* [Supplied material]
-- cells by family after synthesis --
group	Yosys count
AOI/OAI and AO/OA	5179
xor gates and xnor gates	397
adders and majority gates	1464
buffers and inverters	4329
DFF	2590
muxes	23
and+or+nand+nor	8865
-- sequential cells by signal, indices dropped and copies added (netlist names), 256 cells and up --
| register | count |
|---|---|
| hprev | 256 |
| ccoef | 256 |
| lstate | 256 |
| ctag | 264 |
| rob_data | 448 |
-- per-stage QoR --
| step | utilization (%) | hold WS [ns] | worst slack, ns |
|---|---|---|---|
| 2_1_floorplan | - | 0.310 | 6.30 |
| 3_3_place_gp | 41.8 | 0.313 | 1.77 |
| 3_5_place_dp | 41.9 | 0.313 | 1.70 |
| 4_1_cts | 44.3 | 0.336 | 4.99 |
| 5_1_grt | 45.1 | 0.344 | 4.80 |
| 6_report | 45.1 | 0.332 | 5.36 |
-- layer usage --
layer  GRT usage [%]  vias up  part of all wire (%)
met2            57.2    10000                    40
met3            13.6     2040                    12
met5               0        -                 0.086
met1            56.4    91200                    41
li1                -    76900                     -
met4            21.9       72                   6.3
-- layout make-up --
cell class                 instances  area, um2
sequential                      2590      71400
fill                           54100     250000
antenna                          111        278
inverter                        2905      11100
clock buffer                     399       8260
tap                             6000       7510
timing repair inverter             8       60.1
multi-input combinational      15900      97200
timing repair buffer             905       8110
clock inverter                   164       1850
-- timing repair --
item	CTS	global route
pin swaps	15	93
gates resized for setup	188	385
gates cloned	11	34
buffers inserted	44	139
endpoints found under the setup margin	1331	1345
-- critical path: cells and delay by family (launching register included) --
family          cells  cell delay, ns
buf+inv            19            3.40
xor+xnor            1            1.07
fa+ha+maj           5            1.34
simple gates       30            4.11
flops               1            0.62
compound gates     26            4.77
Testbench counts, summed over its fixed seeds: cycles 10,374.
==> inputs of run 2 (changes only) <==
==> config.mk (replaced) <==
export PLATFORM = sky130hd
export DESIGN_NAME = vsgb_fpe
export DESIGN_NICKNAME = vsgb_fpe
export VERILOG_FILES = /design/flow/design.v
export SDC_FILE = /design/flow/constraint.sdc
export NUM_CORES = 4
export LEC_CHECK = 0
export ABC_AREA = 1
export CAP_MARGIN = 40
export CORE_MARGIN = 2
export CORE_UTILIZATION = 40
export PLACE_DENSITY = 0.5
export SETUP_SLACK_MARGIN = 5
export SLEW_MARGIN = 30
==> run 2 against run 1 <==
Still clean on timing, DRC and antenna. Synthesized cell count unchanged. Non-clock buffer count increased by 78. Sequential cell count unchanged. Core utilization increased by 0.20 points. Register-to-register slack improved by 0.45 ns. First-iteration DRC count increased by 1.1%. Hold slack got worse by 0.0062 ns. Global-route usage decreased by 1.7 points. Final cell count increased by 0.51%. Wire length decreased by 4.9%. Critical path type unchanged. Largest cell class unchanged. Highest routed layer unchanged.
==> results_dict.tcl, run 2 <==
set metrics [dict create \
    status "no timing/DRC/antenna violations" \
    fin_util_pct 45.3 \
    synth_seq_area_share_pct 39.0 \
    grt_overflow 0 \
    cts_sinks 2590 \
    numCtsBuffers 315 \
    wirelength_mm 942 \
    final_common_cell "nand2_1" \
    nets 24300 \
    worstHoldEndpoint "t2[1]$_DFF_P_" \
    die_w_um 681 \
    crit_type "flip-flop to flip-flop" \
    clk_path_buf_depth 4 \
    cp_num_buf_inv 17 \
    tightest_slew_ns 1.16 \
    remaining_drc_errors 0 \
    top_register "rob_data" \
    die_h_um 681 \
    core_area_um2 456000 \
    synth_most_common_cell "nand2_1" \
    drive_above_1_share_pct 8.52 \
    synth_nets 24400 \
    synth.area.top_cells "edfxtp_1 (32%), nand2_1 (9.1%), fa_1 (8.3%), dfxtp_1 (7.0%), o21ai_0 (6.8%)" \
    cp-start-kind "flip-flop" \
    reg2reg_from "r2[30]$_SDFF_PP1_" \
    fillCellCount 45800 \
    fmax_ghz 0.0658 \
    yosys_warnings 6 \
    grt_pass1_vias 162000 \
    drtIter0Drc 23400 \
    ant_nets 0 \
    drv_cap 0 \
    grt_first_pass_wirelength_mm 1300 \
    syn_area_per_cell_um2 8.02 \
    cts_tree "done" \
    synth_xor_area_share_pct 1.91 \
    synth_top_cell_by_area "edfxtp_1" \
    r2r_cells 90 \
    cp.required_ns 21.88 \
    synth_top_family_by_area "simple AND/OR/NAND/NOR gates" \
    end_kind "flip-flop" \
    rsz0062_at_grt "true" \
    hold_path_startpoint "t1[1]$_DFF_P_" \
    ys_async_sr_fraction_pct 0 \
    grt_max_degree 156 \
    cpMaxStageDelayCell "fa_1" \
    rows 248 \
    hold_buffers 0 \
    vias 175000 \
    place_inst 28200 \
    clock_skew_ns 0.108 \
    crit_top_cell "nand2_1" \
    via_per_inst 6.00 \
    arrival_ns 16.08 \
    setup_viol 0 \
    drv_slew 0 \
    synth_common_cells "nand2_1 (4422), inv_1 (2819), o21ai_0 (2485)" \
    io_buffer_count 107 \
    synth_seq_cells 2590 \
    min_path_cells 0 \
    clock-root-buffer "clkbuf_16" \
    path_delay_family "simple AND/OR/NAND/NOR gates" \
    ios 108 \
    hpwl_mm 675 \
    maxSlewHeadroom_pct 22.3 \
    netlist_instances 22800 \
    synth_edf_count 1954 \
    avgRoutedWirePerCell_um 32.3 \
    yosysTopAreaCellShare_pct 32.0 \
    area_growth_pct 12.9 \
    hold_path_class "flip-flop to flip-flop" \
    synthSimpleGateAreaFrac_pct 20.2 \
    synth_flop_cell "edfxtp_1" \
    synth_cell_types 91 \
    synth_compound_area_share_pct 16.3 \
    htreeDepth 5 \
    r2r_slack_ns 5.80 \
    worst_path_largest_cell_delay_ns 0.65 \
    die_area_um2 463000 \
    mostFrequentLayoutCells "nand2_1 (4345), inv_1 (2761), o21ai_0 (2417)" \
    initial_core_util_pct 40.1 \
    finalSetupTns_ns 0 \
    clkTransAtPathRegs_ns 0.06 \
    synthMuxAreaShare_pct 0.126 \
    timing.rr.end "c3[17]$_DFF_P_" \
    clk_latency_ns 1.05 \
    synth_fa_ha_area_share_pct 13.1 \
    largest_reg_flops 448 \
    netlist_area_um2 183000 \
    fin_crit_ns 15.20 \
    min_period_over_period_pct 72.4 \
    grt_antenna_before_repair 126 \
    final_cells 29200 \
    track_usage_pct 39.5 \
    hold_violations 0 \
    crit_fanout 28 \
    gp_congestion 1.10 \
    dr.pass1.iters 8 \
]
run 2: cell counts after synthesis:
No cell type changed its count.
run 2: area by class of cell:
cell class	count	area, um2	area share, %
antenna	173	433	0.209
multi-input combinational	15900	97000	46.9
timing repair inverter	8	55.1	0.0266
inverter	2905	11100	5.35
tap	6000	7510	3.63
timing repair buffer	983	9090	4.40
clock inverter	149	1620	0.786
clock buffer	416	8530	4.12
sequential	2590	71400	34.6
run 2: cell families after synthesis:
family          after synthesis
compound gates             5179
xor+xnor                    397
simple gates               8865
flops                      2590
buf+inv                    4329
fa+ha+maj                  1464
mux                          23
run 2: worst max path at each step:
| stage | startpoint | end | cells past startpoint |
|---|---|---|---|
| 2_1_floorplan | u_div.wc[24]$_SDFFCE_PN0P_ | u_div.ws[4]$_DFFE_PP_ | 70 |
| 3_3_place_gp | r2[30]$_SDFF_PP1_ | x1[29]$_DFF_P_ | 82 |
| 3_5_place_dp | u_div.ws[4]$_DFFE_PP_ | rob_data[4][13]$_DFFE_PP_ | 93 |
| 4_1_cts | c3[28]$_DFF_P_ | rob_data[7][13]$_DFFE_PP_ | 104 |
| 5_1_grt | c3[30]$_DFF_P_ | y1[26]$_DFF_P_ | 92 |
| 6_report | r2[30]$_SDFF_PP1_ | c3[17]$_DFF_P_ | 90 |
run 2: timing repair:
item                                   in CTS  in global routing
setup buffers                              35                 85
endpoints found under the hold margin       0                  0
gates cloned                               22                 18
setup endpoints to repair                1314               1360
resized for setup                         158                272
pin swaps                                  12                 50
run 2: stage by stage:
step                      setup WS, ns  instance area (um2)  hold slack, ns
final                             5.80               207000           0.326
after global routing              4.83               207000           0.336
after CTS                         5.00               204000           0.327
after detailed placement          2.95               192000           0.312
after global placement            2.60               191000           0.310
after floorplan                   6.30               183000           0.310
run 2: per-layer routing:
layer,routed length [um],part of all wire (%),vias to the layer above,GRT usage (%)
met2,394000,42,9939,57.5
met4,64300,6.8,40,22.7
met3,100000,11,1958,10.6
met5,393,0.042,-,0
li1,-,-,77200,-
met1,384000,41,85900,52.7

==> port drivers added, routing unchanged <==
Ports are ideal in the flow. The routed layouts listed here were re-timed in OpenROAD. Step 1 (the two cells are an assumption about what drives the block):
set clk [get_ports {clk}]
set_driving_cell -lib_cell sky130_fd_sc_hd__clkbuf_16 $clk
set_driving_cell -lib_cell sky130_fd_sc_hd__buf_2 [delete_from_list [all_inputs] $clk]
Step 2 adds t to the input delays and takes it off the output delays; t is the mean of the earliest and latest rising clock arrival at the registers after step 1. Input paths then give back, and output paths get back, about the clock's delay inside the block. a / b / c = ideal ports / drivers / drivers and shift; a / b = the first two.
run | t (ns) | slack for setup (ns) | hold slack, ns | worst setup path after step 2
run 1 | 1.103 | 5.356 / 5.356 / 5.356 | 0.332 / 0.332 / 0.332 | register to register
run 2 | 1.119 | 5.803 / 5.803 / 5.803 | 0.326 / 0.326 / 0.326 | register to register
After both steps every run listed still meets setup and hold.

* [Problem description] Find where the line with "export SDC_FILE = /design/flow/constraint.sdc" sits in the material above, then copy exactly from it through the line with "run 2 against". Add no other line.

* [Answer to this task]
export SDC_FILE = /design/flow/constraint.sdc
export NUM_CORES = 4
export LEC_CHECK = 0
export ABC_AREA = 1
export CAP_MARGIN = 40
export CORE_MARGIN = 2
export CORE_UTILIZATION = 40
export PLACE_DENSITY = 0.5
export SETUP_SLACK_MARGIN = 5
export SLEW_MARGIN = 30
==> run 2 against run 1 <==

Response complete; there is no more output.